Cortlandt Van Rensselaer (26 May 1808, in Albany, New York – 25 July 1860, in Burlington, New Jersey) was a Presbyterian clergyman from the United States.

Early life
He was a son of General Stephen Van Rensselaer and Cornelia Bell Paterson, his father's second wife.  He graduated from Yale in 1827, and then studied at Union Theological Seminary, Prince Edward County, Virginia, (now Union Presbyterian Seminary) and at Princeton Theological Seminary.

Career
He was a missionary to the slaves in Virginia 1833–1835. He was ordained in 1835, and became pastor of the Presbyterian church in Burlington, New Jersey, in 1837, of the 2nd Presbyterian Church, Washington, D.C., in 1841, and agent of Princeton Theological Seminary in 1844, raising $100,000 for its endowment. He was secretary of the Presbyterian board of education 1846–1860, and founded and edited the Presbyterian Magazine and The Home, the School, and the Church.

The New York University gave him the degree of D.D. in 1845. Much of his large fortune was devoted to benevolent objects and to the religious enterprises of the Presbyterian church. After his death, selections from his published writings appeared under the title of Miscellaneous Sermons, Essays, and Addresses, edited by his son, Cortlandt Van Rensselaer (Philadelphia, 1861).

Personal life
He was married to Catherine Ledyard (1811–1882), sister of Henry Ledyard.
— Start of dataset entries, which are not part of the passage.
## config.mk

```make
export PLATFORM = sky130hd
export DESIGN_NAME = pc_fetch_unit_flat
export DESIGN_NICKNAME = d
export VERILOG_FILES = /design/src/rtl/pc_fetch_unit_if.sv /design/src/rtl/pc_fetch_unit.sv /design/src/flat_wrapper.sv
export SDC_FILE = /design/constraint.sdc
export NUM_CORES = 1
export LEC_CHECK = 0
export CORE_UTILIZATION = 55
export CTS_CLUSTER_DIAMETER = 30
export CTS_CLUSTER_SIZE = 24
export DETAILED_ROUTE_END_ITERATION = 7
export GPL_ROUTABILITY_DRIVEN = 0
export GPL_TIMING_DRIVEN = 1
export PLACE_DENSITY = 0.79
export SLEW_MARGIN = 10
export SYNTH_ARGS = -nofsm -noshare
export SYNTH_HDL_FRONTEND = slang
export SYNTH_SLANG_ARGS = --single-unit
```

## constraint.sdc

```tcl
create_clock -name clock -period 4.76 [get_ports clock]
set_clock_uncertainty 0.05 [all_clocks]
set_input_delay 0.952 -clock clock [delete_from_list [all_inputs] [get_ports clock]]
set_output_delay 0.952 -clock clock [all_outputs]
set_load 0.05 [all_outputs]
```
`config.mk`:
```
export PLATFORM = sky130hd
export DESIGN_NAME = pipe_ctrl_unit
export DESIGN_NICKNAME = d
export VERILOG_FILES = /design/src/rtl/ctrl_pkg.sv /design/src/rtl/ctrl_decode.sv /design/src/rtl/pipe_ctrl_unit.sv
export SDC_FILE = /design/constraint.sdc
export NUM_CORES = 1
export LEC_CHECK = 0
export ABC_AREA = 1
export BUFFER_PORTS_ARGS = -buffer_cell sky130_fd_sc_hd__buf_2
export CAP_MARGIN = 25
export CORE_MARGIN = 5
export CORE_UTILIZATION = 50
export DETAILED_ROUTE_END_ITERATION = 10
export PLACE_DENSITY = 0.79
export RECOVER_POWER = 50
export REMOVE_ABC_BUFFERS = 1
export SLEW_MARGIN = 0
export SYNTH_ARGS = -nofsm -noshare
export SYNTH_HDL_FRONTEND = slang
export SYNTH_SLANG_ARGS = --single-unit
```
`constraint.sdc`:
```
create_clock -name clk_i -period 3.4 [get_ports clk_i]
set_input_delay 0.17 -clock clk_i [delete_from_list [all_inputs] [get_ports clk_i]]
set_output_delay 0.17 -clock clk_i [all_outputs]
set_load 0.01 [all_outputs]
```
`src/rtl/ctrl_pkg.sv`:
```
// rtl/ctrl_pkg.sv - shared opcodes, control bundle and FSM encodings for pipe_ctrl_unit
package ctrl_pkg;

    localparam logic [6:0] OPC_R     = 7'b0110011;
    localparam logic [6:0] OPC_I     = 7'b0010011;
    localparam logic [6:0] OPC_LOAD  = 7'b0000011;
    localparam logic [6:0] OPC_STORE = 7'b0100011;
    localparam logic [6:0] OPC_BR    = 7'b1100011;
    localparam logic [6:0] OPC_JALR  = 7'b1100111;
    localparam logic [6:0] OPC_JAL   = 7'b1101111;
    localparam logic [6:0] OPC_LUI   = 7'b0110111;
    localparam logic [6:0] OPC_AUIPC = 7'b0010111;

    typedef enum logic [2:0] {
        ALU_R   = 3'd0,
        ALU_I   = 3'd1,
        ALU_BR  = 3'd2,
        ALU_JMP = 3'd3,
        ALU_LD  = 3'd4,
        ALU_ST  = 3'd5,
        ALU_UI  = 3'd6
    } aluop_e;

    typedef struct packed {
        aluop_e     aluop;
        logic [1:0] opasel;
        logic       opbsel;
        logic [1:0] extsel;
        logic [1:0] nextpc;
        logic       memw;
        logic       memrd;
        logic       regwrite;
        logic       memtoreg;
        logic       branch;
    } ctrl_t;

    // All-zero bundle: what a bubble carries down the pipe.
    localparam ctrl_t CTRL_NOP = '0;

    typedef enum logic [1:0] {
        RUN  = 2'd0,
        HAZ  = 2'd1,
        HOLD = 2'd2
    } fsm_e;

endpackage

```
`src/rtl/ctrl_decode.sv`:
```
// rtl/ctrl_decode.sv - combinational opcode decoder producing the control bundle and rs usage
module ctrl_decode
    import ctrl_pkg::*;
(
    input  logic [6:0] opcode_i,
    output ctrl_t      ctrl_o,
    output logic       use_rs1_o,
    output logic       use_rs2_o,
    output logic       illegal_o
);

    always_comb begin
        ctrl_o    = CTRL_NOP;
        use_rs1_o = 1'b0;
        use_rs2_o = 1'b0;
        illegal_o = 1'b0;
        case (opcode_i)
            OPC_R: begin
                ctrl_o.aluop    = ALU_R;
                ctrl_o.regwrite = 1'b1;
                use_rs1_o       = 1'b1;
                use_rs2_o       = 1'b1;
            end
            OPC_I: begin
                ctrl_o.aluop    = ALU_I;
                ctrl_o.opbsel   = 1'b1;
                ctrl_o.regwrite = 1'b1;
                use_rs1_o       = 1'b1;
            end
            OPC_LOAD: begin
                ctrl_o.aluop    = ALU_LD;
                ctrl_o.opbsel   = 1'b1;
                ctrl_o.memrd    = 1'b1;
                ctrl_o.regwrite = 1'b1;
                ctrl_o.memtoreg = 1'b1;
                use_rs1_o       = 1'b1;
            end
            OPC_STORE: begin
                ctrl_o.aluop  = ALU_ST;
                ctrl_o.opbsel = 1'b1;
                ctrl_o.extsel = 2'b10;
                ctrl_o.memw   = 1'b1;
                use_rs1_o     = 1'b1;
                use_rs2_o     = 1'b1;
            end
            OPC_BR: begin
                ctrl_o.aluop  = ALU_BR;
                ctrl_o.nextpc = 2'b01;
                ctrl_o.branch = 1'b1;
                use_rs1_o     = 1'b1;
                use_rs2_o     = 1'b1;
            end
            OPC_JALR: begin
                ctrl_o.aluop    = ALU_JMP;
                ctrl_o.opasel   = 2'b10;
                ctrl_o.nextpc   = 2'b11;
                ctrl_o.regwrite = 1'b1;
                use_rs1_o       = 1'b1;
            end
            OPC_JAL: begin
                ctrl_o.aluop    = ALU_JMP;
                ctrl_o.opasel   = 2'b10;
                ctrl_o.nextpc   = 2'b10;
                ctrl_o.regwrite = 1'b1;
            end
            OPC_LUI, OPC_AUIPC: begin
                ctrl_o.aluop    = ALU_UI;
                ctrl_o.opasel   = 2'b11;
                ctrl_o.opbsel   = 1'b1;
                ctrl_o.extsel   = 2'b01;
                ctrl_o.regwrite = 1'b1;
            end
            default: illegal_o = 1'b1;
        endcase
    end

endmodule

```
`src/rtl/pipe_ctrl_unit.sv`:
```
// rtl/pipe_ctrl_unit.sv - pipelined RV32 control: ID decode, EX/MEM/WB bundles, hazard, flush, freeze
module pipe_ctrl_unit
    import ctrl_pkg::*;
#(
    parameter int REG_AW       = 5,
    parameter bit HAZARD_EN    = 1'b1,
    parameter bit ILLEGAL_TRAP = 1'b1
) (
    input  logic              clk_i,
    input  logic              rst_i,
    input  logic              instr_valid_i,
    input  logic [31:0]       instr_i,
    output logic              id_ready_o,
    input  logic              freeze_i,
    input  logic              flush_i,
    output logic              ex_valid_o,
    output logic [2:0]        ex_aluop_o,
    output logic [1:0]        ex_opasel_o,
    output logic              ex_opbsel_o,
    output logic [1:0]        ex_extsel_o,
    output logic [1:0]        ex_nextpc_o,
    output logic              ex_branch_o,
    output logic              mem_memw_o,
    output logic              mem_memrd_o,
    output logic              wb_regwrite_o,
    output logic              wb_memtoreg_o,
    output logic [REG_AW-1:0] wb_rd_o,
    output logic              illegal_o
);

    ctrl_t             id_ctrl;
    logic              id_use_rs1;
    logic              id_use_rs2;
    logic              id_illegal;
    logic [REG_AW-1:0] id_rd;
    logic [REG_AW-1:0] id_rs1;
    logic [REG_AW-1:0] id_rs2;
    logic              unused_instr;

    logic              ex_valid_q;
    ctrl_t             ex_ctrl_q;
    logic [REG_AW-1:0] ex_rd_q;

    logic              mem_valid_q;
    logic              mem_memw_q;
    logic              mem_memrd_q;
    logic              mem_regwrite_q;
    logic              mem_memtoreg_q;
    logic [REG_AW-1:0] mem_rd_q;

    logic              wb_valid_q;
    logic              wb_regwrite_q;
    logic              wb_memtoreg_q;
    logic [REG_AW-1:0] wb_rd_q;

    logic              illegal_q;
    fsm_e              state_q;
    fsm_e              state_d;
    fsm_e              prev_q;
    fsm_e              prev_d;

    logic              hazard;
    logic              advance;
    logic              ready_fsm;
    logic              accept;

    assign id_rd        = instr_i[7 +: REG_AW];
    assign id_rs1       = instr_i[15 +: REG_AW];
    assign id_rs2       = instr_i[20 +: REG_AW];
    assign unused_instr = ^instr_i;

    ctrl_decode u_decode (
        .opcode_i  (instr_i[6:0]),
        .ctrl_o    (id_ctrl),
        .use_rs1_o (id_use_rs1),
        .use_rs2_o (id_use_rs2),
        .illegal_o (id_illegal)
    );

    // Only a load in EX can still be short of its result when ID needs it.
    assign hazard = HAZARD_EN && instr_valid_i && ex_valid_q && ex_ctrl_q.memrd
                    && (ex_rd_q != '0)
                    && ((id_use_rs1 && (id_rs1 == ex_rd_q)) ||
                        (id_use_rs2 && (id_rs2 == ex_rd_q)));

    always_comb begin
        state_d   = state_q;
        prev_d    = prev_q;
        advance   = 1'b0;
        ready_fsm = 1'b0;
        if (freeze_i) begin
            state_d = HOLD;
            if (state_q != HOLD) begin
                prev_d = state_q;
            end
        end else begin
            advance   = 1'b1;
            ready_fsm = !flush_i && !hazard;
            if (flush_i) begin
                state_d = RUN;
            end else if (hazard) begin
                state_d = HAZ;
            end else if (state_q == HOLD) begin
                state_d = prev_q;
            end else begin
                state_d = RUN;
            end
        end
    end

    assign id_ready_o = !rst_i && ready_fsm;
    assign accept     = instr_valid_i && id_ready_o;

    always_ff @(posedge clk_i) begin
        if (rst_i) begin
            state_q        <= RUN;
            prev_q         <= RUN;
            ex_valid_q     <= 1'b0;
            ex_ctrl_q      <= CTRL_NOP;
            ex_rd_q        <= '0;
            mem_valid_q    <= 1'b0;
            mem_memw_q     <= 1'b0;
            mem_memrd_q    <= 1'b0;
            mem_regwrite_q <= 1'b0;
            mem_memtoreg_q <= 1'b0;
            mem_rd_q       <= '0;
            wb_valid_q     <= 1'b0;
            wb_regwrite_q  <= 1'b0;
            wb_memtoreg_q  <= 1'b0;
            wb_rd_q        <= '0;
            illegal_q      <= 1'b0;
        end else begin
            state_q   <= state_d;
            prev_q    <= prev_d;
            illegal_q <= 1'b0;
            if (advance) begin
                wb_valid_q     <= mem_valid_q;
                wb_regwrite_q  <= mem_regwrite_q;
                wb_memtoreg_q  <= mem_memtoreg_q;
                wb_rd_q        <= mem_rd_q;
                mem_valid_q    <= ex_valid_q;
                mem_memw_q     <= ex_ctrl_q.memw;
                mem_memrd_q    <= ex_ctrl_q.memrd;
                mem_regwrite_q <= ex_ctrl_q.regwrite;
                mem_memtoreg_q <= ex_ctrl_q.memtoreg;
                mem_rd_q       <= ex_rd_q;
                // Illegal opcodes are consumed but travel on as a bubble.
                if (accept && !id_illegal) begin
                    ex_valid_q <= 1'b1;
                    ex_ctrl_q  <= id_ctrl;
                    ex_rd_q    <= id_rd;
                end else begin
                    ex_valid_q <= 1'b0;
                    ex_ctrl_q  <= CTRL_NOP;
                    ex_rd_q    <= '0;
                end
                illegal_q <= ILLEGAL_TRAP && accept && id_illegal;
            end
        end
    end

    assign ex_valid_o    = ex_valid_q;
    assign ex_aluop_o    = ex_valid_q ? ex_ctrl_q.aluop  : 3'b000;
    assign ex_opasel_o   = ex_valid_q ? ex_ctrl_q.opasel : 2'b00;
    assign ex_opbsel_o   = ex_valid_q && ex_ctrl_q.opbsel;
    assign ex_extsel_o   = ex_valid_q ? ex_ctrl_q.extsel : 2'b00;
    assign ex_nextpc_o   = ex_valid_q ? ex_ctrl_q.nextpc : 2'b00;
    assign ex_branch_o   = ex_valid_q && ex_ctrl_q.branch;
    assign mem_memw_o    = mem_valid_q && mem_memw_q;
    assign mem_memrd_o   = mem_valid_q && mem_memrd_q;
    assign wb_regwrite_o = wb_valid_q && wb_regwrite_q && (wb_rd_q != '0);
    assign wb_memtoreg_o = wb_valid_q && wb_memtoreg_q;
    assign wb_rd_o       = wb_valid_q ? wb_rd_q : '0;
    assign illegal_o     = illegal_q;

endmodule
```
==> results of run 1 <==
[worst reg2reg max path: cells and delay by family, from the launching register on]
family                 cells  cell delay [ns]
AND/OR/NAND/NOR            9             1.00
AO/OA/AOI/OAI              1             0.15
flip-flops                 1             0.39
buffers and inverters      2             0.15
Together Cortlandt and Catherine had:

 Cortlandt Van Rensselaer (1838–1864), a captain in the U.S. Army, who died in Nashville, Tennessee with the 13th United States Infantry, aged 27.
 Philip Ledyard Van Rensselaer (1839–1873), who died at Vevey, Switzerland, aged 34.
 Ledyard Van Rensselaer (1843–1892), who died unmarried
 Alice Cogswell Van Rensselaer (1846–1878), who married Edward Blanchard Hodge (1841–1906) in 1868.
 Elizabeth Wadsworth Van Rensselaer (1848–1886)
 Alexander Van Rensselaer (1850–1933), who married Sarah Rozet Drexel Fell (1860–1929), daughter of Anthony Joseph Drexel (1826–1893)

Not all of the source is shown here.